(Beginning of EXTRACTED RECORDS)

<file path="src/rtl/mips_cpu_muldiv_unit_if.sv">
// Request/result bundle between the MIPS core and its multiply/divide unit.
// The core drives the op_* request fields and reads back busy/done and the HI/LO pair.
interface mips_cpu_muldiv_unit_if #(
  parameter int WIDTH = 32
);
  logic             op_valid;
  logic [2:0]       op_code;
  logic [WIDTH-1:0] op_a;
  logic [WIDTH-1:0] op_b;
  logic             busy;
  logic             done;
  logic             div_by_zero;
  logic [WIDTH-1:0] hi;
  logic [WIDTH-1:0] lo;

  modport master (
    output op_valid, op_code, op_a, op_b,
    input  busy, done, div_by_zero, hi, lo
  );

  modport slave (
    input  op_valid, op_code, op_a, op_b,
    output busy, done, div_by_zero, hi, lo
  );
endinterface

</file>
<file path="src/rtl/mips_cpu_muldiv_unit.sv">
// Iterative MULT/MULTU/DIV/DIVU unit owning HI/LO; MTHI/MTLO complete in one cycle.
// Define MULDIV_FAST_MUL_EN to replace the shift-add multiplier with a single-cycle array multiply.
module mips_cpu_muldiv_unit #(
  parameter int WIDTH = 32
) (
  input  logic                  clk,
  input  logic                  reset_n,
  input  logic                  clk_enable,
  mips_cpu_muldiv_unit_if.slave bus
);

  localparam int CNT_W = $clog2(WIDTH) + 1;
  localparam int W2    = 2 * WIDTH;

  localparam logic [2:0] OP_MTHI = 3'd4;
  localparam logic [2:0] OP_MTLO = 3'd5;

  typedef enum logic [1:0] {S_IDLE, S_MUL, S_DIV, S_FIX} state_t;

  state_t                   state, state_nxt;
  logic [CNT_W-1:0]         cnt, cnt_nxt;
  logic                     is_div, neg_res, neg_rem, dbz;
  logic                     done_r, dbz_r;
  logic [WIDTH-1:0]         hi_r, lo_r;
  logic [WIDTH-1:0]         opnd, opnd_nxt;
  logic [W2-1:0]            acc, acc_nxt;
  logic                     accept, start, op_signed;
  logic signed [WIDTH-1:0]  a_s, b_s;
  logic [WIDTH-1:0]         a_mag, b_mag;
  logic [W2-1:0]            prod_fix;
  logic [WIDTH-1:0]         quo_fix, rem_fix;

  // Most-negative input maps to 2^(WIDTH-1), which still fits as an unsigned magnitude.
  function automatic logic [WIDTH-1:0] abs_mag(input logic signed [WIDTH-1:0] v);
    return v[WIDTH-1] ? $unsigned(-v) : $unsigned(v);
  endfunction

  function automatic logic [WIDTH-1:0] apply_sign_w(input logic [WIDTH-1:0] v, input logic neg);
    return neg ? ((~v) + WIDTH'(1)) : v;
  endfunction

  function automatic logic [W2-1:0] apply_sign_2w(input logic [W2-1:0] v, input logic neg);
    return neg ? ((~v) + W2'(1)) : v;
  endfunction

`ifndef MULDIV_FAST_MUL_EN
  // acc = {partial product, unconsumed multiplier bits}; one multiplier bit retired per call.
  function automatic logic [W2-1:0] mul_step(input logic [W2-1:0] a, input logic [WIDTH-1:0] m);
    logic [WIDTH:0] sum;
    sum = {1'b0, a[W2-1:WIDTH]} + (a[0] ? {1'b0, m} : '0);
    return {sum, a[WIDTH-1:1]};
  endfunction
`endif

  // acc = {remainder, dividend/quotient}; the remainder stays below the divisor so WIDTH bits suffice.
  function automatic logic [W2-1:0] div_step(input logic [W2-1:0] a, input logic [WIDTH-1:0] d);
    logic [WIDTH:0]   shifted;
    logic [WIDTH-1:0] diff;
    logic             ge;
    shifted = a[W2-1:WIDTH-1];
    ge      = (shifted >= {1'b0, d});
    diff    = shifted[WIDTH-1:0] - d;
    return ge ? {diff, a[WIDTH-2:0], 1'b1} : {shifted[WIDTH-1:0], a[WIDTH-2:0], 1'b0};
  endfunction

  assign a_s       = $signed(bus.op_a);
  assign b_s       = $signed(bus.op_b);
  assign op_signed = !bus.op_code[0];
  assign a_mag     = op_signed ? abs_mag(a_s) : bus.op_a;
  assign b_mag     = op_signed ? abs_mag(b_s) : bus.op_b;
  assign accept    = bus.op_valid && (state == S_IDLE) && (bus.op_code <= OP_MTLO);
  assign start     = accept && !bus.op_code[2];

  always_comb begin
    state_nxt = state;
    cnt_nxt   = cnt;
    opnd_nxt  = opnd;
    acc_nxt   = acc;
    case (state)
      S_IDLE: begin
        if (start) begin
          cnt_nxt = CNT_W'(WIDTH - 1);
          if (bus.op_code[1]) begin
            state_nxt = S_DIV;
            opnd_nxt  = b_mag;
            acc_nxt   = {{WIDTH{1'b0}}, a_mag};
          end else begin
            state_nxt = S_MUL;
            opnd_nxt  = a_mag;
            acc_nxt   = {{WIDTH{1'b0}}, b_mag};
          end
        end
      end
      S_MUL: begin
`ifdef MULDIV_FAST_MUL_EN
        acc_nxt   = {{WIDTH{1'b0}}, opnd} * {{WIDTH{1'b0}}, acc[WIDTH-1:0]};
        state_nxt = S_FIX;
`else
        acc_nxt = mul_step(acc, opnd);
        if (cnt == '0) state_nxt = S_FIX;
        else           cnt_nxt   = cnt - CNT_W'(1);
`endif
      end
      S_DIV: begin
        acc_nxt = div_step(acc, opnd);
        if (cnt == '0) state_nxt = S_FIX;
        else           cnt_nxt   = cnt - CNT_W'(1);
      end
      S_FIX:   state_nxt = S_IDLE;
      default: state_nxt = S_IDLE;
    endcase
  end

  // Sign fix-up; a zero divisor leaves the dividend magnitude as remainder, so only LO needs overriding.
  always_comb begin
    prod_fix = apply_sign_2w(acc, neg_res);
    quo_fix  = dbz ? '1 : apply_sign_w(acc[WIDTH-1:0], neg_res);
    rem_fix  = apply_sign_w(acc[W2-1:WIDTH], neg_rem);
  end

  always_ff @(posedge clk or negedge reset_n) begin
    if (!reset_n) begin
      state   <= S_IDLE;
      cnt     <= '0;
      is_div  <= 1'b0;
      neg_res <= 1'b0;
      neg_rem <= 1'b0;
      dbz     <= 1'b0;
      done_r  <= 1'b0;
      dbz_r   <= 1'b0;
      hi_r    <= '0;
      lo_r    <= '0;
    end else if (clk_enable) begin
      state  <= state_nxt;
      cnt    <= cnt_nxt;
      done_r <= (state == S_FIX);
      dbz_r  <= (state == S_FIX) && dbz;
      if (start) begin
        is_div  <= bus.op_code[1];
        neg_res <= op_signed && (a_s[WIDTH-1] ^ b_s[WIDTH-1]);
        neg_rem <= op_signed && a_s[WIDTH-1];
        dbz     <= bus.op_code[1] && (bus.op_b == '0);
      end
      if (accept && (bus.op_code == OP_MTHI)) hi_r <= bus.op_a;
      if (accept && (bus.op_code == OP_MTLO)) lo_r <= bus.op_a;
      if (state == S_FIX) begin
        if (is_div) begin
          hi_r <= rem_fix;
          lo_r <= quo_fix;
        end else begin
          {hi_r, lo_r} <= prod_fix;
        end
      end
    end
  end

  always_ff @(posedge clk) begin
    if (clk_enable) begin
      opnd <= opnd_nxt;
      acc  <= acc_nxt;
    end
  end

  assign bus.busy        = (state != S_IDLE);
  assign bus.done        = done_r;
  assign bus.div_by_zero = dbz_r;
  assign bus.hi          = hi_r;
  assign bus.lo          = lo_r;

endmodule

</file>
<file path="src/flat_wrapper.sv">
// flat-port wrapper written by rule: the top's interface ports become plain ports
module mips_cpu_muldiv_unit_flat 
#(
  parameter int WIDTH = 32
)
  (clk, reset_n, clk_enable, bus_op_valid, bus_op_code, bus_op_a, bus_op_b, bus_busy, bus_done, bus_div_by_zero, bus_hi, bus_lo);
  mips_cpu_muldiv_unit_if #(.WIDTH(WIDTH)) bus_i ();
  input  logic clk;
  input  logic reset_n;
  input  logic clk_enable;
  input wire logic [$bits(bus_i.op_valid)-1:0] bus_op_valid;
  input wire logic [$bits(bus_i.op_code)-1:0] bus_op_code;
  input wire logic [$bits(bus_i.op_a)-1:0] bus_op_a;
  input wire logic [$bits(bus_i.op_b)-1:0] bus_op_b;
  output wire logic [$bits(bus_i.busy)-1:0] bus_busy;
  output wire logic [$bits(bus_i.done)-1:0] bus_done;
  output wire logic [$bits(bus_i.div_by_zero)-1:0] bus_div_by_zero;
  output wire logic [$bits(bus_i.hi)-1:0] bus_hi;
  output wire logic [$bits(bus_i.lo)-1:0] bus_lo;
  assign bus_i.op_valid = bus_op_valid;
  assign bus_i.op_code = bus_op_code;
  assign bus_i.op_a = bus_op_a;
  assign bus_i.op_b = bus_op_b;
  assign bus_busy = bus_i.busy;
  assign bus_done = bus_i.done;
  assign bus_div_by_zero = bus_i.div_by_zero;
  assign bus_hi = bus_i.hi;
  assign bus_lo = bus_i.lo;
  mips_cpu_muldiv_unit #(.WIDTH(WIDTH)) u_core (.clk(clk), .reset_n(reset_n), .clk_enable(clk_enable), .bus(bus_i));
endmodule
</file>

(End of EXTRACTED RECORDS)
(Beginning of EXTRACTED RECORDS)

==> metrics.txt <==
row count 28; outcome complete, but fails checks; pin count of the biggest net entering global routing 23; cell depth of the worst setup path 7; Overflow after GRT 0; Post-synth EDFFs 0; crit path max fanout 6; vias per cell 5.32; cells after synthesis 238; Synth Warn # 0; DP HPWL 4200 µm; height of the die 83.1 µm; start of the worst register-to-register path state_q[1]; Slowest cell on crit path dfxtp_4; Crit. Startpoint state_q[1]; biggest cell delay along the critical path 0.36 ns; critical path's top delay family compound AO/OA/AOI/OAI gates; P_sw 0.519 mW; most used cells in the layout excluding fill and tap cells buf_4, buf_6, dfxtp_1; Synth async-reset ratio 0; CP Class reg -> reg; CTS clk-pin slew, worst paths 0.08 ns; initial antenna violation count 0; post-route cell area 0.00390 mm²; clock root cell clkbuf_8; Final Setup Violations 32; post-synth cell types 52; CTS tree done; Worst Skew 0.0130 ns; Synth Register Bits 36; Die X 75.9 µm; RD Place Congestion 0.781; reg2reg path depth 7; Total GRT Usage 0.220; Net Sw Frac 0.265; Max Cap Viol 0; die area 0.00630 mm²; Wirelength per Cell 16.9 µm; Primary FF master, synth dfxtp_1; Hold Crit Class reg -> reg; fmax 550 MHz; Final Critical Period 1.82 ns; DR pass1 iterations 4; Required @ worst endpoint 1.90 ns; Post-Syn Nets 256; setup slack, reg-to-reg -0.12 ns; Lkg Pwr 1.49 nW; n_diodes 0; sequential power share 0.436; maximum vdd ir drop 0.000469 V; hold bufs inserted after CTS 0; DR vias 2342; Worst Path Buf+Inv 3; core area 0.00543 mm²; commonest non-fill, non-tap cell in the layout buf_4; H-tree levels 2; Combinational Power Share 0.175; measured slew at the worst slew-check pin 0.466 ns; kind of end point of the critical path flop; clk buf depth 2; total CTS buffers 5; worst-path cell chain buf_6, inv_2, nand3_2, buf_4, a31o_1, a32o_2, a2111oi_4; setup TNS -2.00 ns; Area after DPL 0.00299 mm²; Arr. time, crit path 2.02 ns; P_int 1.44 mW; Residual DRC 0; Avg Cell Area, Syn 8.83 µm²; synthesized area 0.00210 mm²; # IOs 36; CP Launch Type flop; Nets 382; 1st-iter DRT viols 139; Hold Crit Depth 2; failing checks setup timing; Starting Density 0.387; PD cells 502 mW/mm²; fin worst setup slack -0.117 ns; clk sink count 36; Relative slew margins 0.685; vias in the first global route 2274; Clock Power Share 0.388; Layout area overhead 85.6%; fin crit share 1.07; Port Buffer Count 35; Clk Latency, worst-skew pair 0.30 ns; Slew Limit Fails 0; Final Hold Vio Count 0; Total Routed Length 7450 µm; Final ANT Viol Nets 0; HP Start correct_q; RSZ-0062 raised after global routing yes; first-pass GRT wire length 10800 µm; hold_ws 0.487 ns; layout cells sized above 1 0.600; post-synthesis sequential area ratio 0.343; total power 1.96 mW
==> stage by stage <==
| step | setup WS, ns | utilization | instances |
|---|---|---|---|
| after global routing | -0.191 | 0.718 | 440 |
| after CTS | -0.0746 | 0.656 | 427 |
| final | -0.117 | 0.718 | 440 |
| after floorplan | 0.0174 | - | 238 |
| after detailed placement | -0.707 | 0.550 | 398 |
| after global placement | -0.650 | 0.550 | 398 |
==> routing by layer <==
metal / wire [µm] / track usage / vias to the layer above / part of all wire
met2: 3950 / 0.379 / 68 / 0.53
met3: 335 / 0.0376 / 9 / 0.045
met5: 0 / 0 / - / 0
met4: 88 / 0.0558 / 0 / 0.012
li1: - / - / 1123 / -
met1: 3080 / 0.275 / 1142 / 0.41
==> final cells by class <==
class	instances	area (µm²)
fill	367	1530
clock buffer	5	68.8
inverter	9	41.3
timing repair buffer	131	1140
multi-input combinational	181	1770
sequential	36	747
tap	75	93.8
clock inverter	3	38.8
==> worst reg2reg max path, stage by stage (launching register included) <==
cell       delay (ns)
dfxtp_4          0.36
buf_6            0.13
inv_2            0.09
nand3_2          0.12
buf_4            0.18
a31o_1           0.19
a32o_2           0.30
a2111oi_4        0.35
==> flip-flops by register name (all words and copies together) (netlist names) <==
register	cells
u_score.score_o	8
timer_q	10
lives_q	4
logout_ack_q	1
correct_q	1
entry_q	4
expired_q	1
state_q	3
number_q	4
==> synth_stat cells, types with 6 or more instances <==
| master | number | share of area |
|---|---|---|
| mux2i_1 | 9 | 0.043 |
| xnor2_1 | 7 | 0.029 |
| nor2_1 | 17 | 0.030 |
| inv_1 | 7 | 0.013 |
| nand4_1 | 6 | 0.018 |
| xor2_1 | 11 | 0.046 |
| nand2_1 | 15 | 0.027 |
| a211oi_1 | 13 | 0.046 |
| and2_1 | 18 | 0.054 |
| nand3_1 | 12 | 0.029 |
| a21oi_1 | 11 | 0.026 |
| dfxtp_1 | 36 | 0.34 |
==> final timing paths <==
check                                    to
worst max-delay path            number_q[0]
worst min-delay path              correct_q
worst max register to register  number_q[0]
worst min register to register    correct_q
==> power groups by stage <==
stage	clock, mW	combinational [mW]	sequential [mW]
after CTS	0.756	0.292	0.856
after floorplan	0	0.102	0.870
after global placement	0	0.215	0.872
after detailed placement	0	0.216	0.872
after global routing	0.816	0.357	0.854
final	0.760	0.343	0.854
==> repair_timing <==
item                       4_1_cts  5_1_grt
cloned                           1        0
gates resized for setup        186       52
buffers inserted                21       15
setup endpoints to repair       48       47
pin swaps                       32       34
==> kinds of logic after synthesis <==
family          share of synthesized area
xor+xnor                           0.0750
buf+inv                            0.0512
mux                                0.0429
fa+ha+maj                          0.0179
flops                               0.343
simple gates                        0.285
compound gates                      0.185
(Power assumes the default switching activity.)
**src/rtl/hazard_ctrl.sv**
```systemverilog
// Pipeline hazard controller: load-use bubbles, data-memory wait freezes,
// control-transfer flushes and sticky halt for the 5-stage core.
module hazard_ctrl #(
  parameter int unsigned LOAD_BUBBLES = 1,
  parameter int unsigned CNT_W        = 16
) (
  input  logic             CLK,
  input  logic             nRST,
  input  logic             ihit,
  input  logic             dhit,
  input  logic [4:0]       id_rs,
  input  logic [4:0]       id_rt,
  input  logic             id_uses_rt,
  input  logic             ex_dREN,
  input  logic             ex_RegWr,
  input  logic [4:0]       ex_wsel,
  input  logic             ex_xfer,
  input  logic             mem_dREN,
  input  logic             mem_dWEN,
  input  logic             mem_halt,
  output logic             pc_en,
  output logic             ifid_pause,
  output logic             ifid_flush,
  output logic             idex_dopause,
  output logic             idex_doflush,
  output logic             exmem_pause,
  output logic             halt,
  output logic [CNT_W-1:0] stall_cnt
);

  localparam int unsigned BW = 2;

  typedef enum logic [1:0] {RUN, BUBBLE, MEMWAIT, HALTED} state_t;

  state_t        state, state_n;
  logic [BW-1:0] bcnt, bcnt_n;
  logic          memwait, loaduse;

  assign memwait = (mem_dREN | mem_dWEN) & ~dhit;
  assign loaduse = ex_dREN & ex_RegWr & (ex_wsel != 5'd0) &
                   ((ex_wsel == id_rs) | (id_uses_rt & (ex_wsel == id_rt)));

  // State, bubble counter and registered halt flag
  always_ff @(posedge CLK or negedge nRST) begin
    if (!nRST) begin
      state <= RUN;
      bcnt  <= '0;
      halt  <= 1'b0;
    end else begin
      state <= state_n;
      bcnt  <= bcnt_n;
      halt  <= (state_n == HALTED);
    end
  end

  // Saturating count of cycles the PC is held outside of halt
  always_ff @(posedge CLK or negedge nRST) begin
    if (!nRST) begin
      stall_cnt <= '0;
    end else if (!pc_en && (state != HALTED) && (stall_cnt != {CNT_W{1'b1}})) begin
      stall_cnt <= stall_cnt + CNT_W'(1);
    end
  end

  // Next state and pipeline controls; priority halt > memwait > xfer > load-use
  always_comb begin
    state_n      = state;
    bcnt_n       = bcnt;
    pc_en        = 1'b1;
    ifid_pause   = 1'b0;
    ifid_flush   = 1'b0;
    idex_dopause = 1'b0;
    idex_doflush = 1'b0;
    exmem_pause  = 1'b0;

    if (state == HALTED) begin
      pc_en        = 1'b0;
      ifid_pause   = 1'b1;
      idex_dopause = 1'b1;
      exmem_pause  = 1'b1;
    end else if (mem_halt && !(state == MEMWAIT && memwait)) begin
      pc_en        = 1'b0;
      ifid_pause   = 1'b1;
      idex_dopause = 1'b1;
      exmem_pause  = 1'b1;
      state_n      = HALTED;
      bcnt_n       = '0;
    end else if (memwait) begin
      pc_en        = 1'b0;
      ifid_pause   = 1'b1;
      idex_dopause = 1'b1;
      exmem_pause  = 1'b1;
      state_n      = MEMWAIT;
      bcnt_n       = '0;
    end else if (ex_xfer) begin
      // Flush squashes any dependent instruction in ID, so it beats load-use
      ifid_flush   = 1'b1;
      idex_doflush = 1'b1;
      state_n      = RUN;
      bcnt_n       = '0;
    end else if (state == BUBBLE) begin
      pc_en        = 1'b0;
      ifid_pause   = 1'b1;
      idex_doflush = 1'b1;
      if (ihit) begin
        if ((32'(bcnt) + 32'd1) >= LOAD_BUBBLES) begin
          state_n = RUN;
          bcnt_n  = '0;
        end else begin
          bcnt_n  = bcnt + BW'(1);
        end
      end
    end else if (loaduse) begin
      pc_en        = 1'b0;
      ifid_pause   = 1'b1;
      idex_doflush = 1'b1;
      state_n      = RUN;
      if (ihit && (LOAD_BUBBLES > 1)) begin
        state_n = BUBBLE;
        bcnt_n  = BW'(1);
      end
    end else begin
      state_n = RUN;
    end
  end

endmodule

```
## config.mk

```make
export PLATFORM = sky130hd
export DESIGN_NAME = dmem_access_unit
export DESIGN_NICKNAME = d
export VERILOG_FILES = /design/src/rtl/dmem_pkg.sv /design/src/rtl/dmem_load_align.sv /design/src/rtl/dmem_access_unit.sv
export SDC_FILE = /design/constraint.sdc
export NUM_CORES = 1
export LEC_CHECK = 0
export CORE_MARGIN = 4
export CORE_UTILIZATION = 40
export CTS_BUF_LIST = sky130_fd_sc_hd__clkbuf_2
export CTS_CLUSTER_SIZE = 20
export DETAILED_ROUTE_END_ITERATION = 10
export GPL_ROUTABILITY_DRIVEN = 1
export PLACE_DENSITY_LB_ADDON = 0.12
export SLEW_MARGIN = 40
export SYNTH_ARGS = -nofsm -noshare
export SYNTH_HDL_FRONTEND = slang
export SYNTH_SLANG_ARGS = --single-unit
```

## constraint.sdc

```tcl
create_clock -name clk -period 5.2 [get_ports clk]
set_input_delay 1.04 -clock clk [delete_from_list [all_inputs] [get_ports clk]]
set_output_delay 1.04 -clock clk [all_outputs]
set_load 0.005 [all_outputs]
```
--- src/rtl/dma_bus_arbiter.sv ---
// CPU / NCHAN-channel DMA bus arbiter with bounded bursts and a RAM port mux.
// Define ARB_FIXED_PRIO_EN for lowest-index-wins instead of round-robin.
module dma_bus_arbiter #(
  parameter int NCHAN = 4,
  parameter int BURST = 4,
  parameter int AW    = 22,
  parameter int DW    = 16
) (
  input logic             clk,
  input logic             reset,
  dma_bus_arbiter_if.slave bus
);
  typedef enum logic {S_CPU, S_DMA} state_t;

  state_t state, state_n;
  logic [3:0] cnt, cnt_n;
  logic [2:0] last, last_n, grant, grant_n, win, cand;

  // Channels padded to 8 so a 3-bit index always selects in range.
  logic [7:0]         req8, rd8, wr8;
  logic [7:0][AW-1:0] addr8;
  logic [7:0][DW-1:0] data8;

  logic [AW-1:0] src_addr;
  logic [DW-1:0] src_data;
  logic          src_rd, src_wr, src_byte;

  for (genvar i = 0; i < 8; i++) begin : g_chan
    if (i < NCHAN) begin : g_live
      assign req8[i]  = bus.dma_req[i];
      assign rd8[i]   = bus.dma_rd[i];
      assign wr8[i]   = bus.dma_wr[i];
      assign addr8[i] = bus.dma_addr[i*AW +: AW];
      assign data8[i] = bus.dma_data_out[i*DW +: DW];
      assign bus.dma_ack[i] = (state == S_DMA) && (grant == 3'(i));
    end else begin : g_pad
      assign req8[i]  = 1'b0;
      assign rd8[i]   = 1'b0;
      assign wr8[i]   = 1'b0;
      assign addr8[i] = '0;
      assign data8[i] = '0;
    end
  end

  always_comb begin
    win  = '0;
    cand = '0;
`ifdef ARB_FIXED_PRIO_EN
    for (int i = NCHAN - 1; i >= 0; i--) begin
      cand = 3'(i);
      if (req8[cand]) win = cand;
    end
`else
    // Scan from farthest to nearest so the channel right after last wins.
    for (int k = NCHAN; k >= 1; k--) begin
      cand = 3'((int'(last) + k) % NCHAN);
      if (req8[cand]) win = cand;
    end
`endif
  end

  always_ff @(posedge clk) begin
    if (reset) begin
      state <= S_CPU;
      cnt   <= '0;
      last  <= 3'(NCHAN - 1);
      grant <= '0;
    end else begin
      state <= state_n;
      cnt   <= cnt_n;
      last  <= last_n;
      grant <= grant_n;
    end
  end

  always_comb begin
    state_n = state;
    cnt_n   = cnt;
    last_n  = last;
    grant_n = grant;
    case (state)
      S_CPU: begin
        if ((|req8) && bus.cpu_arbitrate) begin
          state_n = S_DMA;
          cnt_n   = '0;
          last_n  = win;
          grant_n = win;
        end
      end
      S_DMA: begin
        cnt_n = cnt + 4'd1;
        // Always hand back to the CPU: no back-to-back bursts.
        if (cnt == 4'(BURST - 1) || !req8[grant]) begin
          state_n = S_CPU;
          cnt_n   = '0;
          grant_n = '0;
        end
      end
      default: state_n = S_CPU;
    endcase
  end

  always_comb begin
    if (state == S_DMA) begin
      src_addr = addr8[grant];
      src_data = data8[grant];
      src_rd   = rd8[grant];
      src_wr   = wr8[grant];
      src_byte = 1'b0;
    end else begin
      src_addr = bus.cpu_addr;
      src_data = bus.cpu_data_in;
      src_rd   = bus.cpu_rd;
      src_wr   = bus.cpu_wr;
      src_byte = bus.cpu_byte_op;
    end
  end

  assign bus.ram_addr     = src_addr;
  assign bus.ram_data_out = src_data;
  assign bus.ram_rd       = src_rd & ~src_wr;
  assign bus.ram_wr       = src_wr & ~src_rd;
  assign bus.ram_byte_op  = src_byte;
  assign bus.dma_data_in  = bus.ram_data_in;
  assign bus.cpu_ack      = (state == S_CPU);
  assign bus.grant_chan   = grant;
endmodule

(End of EXTRACTED RECORDS)

ABOUT THIS TASK.
From the data above, report how many lines hold the word "flops", answering with the number by itself.

COMPLETED TASK.
2